アメリカなど、国によってはほぼすべての家庭犬が早期に中性化手術をされているそうで、そのような国では動物病院で子宮蓄膿症を見ることは稀だそうです。
日本でも、多くの飼い主様が早期に中性化手術をご希望されるようになってきているので、かつてよりもこの病気を診る機会は減りました。しかし、まだまだ多い病気の一つです。
子宮蓄膿症が何故多いのか。それは発症率が高いからです。先日受けた米国獣医外科専門医のセミナーによると、未避妊犬の子宮蓄膿症の生涯罹患率はなんと24%だそうです。

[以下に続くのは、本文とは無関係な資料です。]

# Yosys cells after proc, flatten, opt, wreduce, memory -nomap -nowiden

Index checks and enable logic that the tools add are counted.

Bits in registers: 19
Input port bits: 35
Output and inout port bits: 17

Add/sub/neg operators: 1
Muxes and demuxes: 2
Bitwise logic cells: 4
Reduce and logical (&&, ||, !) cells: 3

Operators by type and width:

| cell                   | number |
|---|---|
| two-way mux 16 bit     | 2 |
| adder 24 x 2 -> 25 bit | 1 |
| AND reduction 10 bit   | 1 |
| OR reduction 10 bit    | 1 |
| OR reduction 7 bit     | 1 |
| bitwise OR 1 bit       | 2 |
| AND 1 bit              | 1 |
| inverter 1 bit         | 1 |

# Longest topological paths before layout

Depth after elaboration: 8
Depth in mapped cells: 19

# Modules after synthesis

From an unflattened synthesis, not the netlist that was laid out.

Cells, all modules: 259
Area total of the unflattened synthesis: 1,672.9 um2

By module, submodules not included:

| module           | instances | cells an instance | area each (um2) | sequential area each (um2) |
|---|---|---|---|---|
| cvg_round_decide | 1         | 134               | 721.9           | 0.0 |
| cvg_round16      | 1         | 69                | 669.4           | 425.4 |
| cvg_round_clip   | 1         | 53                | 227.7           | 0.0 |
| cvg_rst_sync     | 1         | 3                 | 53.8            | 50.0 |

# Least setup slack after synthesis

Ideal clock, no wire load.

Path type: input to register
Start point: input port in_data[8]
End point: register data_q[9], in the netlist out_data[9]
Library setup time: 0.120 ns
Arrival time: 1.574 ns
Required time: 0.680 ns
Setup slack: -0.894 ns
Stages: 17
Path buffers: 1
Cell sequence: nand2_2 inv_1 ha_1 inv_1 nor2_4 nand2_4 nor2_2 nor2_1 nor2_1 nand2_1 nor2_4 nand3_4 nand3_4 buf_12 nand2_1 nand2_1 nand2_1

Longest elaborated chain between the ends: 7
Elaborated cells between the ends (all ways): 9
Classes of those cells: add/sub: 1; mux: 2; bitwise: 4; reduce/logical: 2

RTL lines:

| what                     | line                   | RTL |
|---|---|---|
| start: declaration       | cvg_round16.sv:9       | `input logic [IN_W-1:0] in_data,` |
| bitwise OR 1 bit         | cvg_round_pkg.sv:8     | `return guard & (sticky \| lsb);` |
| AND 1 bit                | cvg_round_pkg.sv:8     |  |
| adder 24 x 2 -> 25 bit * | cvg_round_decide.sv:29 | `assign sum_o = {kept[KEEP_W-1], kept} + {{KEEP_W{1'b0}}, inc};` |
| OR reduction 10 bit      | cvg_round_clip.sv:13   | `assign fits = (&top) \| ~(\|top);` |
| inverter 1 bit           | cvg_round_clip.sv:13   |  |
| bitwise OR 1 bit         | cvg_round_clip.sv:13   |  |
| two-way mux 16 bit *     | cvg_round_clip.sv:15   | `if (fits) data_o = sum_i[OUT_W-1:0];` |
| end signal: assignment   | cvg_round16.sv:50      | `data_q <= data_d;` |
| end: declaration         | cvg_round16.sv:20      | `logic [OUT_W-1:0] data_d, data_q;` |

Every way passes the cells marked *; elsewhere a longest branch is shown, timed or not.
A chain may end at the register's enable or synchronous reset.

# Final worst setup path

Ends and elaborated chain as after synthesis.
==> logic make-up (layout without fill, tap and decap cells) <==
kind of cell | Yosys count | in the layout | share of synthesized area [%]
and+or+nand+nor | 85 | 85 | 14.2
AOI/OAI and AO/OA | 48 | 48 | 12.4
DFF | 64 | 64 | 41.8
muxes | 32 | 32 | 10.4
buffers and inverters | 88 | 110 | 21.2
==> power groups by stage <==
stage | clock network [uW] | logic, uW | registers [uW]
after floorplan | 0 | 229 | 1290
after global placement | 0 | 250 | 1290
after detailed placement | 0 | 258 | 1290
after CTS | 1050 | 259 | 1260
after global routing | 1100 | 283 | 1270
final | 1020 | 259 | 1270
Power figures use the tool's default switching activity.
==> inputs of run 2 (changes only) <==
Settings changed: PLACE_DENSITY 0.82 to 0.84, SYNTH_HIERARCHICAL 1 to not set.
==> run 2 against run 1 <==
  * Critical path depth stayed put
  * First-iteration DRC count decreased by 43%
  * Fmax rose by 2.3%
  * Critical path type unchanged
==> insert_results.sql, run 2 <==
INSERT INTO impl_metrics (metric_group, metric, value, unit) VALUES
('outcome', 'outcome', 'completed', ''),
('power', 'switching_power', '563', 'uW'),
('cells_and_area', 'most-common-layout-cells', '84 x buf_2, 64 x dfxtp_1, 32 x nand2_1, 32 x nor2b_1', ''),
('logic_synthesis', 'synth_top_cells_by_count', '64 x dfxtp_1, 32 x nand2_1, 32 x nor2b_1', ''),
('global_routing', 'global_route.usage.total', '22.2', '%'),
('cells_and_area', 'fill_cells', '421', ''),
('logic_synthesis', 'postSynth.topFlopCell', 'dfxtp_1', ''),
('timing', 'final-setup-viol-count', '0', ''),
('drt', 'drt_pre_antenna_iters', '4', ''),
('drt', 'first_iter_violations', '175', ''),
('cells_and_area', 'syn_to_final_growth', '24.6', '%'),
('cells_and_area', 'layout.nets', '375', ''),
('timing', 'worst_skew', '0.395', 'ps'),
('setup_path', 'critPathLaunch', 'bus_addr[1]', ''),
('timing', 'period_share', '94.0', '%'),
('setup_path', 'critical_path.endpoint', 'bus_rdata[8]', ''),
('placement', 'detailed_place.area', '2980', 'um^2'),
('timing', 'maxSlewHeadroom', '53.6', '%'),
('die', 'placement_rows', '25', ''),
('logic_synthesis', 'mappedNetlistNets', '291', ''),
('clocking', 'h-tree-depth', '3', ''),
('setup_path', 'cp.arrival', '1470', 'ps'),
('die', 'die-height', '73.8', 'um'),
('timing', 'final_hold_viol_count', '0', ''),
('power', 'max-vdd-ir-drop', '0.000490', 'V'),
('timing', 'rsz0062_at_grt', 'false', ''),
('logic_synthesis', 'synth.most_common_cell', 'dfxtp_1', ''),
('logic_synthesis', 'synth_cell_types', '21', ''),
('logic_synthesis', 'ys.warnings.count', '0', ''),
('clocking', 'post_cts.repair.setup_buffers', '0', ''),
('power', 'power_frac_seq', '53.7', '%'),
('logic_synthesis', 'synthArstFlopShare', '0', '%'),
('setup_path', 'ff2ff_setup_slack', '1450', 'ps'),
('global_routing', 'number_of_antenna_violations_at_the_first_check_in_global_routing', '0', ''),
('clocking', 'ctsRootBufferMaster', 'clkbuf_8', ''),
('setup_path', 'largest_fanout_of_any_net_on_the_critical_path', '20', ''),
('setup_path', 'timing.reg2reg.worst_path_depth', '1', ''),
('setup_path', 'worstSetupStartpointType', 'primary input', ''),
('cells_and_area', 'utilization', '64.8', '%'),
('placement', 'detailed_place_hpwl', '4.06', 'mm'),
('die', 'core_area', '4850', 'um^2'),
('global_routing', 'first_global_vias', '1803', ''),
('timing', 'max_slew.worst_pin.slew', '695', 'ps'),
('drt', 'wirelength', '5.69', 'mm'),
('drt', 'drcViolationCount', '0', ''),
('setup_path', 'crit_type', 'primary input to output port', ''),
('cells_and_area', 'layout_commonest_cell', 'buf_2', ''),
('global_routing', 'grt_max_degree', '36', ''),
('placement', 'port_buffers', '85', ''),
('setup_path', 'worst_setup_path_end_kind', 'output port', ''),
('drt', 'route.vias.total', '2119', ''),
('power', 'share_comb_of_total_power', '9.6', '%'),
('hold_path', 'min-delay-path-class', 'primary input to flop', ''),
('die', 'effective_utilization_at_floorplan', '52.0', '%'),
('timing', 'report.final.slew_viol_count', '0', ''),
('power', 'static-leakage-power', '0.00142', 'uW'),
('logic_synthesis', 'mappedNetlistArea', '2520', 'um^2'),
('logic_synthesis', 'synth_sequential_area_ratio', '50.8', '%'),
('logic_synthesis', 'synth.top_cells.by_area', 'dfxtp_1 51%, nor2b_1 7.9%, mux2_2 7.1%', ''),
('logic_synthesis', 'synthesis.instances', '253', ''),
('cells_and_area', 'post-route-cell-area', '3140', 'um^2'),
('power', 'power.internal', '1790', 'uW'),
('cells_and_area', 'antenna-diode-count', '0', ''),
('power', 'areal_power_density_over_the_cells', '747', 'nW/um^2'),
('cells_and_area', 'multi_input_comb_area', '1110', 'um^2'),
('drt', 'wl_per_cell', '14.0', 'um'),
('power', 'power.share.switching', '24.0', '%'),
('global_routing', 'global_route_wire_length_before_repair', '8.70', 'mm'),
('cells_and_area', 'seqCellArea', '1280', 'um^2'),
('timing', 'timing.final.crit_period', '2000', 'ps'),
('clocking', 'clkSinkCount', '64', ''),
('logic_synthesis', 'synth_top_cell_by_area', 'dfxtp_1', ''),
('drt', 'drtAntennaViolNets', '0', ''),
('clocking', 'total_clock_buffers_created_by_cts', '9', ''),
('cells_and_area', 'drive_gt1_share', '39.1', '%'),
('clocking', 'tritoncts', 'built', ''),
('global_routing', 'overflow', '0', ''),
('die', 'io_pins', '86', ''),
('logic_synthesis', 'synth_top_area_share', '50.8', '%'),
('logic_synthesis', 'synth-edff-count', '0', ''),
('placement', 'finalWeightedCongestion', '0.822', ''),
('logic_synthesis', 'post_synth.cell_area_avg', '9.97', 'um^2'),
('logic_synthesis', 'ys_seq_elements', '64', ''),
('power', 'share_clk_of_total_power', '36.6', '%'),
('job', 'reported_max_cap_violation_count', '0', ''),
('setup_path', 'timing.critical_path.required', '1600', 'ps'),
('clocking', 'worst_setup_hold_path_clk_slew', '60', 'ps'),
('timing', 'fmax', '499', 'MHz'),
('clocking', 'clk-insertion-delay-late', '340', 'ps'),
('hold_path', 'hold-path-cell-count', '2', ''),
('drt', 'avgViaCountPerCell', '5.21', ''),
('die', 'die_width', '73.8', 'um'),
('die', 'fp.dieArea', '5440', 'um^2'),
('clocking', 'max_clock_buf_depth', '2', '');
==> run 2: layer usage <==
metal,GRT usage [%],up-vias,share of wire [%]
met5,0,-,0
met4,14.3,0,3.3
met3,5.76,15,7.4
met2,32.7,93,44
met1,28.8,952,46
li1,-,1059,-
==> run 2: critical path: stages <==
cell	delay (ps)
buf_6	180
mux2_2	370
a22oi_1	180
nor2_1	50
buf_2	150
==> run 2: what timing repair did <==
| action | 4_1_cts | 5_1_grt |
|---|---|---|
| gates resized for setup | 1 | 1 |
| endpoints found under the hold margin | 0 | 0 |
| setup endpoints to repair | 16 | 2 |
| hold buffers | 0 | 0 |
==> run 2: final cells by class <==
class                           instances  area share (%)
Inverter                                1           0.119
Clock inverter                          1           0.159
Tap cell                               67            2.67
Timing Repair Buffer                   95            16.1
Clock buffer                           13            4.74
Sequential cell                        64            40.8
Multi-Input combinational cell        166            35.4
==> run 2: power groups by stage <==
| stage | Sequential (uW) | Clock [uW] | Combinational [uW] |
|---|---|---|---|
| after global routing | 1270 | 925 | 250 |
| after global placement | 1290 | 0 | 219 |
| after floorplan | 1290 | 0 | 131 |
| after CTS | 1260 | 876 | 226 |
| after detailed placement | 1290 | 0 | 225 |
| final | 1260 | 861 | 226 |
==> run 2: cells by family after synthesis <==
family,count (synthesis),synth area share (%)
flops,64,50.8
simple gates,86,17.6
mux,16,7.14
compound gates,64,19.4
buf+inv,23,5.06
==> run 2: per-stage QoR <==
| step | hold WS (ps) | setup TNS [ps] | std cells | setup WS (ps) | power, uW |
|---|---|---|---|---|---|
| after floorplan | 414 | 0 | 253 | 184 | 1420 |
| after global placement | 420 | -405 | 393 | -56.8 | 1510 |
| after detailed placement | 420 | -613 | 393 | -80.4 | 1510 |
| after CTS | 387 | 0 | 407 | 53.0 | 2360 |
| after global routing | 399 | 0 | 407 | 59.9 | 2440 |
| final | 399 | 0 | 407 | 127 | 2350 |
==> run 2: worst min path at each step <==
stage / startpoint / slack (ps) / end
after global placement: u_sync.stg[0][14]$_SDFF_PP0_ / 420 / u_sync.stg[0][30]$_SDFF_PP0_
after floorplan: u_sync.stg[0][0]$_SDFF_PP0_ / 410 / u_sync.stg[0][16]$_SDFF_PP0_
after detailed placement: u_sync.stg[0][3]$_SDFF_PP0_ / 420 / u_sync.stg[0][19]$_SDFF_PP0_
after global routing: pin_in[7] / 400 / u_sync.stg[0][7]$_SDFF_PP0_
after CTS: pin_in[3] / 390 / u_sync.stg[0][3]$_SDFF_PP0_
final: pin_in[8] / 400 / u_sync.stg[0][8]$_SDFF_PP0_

避妊手術していないと4頭に1頭は子宮蓄膿症になってしまいます。
早期に手術できれば治癒率が高い疾患ですが、長期経過で腎障害を併発している場合などは手術しても亡くなってしまうこともあります。
当院では、ご家庭での繁殖は推奨しないですし、繁殖させないのであれば早期に避妊手術をした方が良いと考えています。

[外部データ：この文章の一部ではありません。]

--- config.mk ---
export PLATFORM = sky130hd
export DESIGN_NAME = sdram_init_refresh
export DESIGN_NICKNAME = d
export VERILOG_FILES = /design/src/rtl/sdram_seq_pkg.sv /design/src/rtl/sdram_refresh_ticker.sv /design/src/rtl/sdram_owed_counter.sv /design/src/rtl/sdram_init_refresh.sv
export SDC_FILE = /design/constraint.sdc
export NUM_CORES = 1
export LEC_CHECK = 0
export BUFFER_PORTS_ARGS = -buffer_cell sky130_fd_sc_hd__buf_2
export CAP_MARGIN = 20
export CORE_ASPECT_RATIO = 0.5
export CORE_MARGIN = 10
export CORE_UTILIZATION = 55
export DETAILED_ROUTE_END_ITERATION = 8
export GPL_ROUTABILITY_DRIVEN = 1
export PLACE_DENSITY_LB_ADDON = 0.15
export REMOVE_ABC_BUFFERS = 1
export SYNTH_ARGS = -nofsm -noshare
export SYNTH_HDL_FRONTEND = slang
export SYNTH_SLANG_ARGS = --single-unit
--- constraint.sdc ---
create_clock -name clk -period 2.9 [get_ports clk]
set_input_delay 0.145 -clock clk [delete_from_list [all_inputs] [get_ports clk]]
set_output_delay 0.145 -clock clk [all_outputs]
set_load 0.01 [all_outputs]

乳歯から永久歯に生え変わったくらいの時期に、乳歯抜歯と同時の避妊/去勢手術を行っています。
病気になってからハイリスクな手術をするよりも、若齢時に予防的に手術を行うことをおすすめしています。
わんちゃんで、未避妊の女の子で発情出血が一旦終わった後の体調不良は子宮蓄膿症の可能性が高いです。経過が長くなると救命率が下がりますので、特にその時期の体調不良は様子を見ずに動物病院を受診しましょう。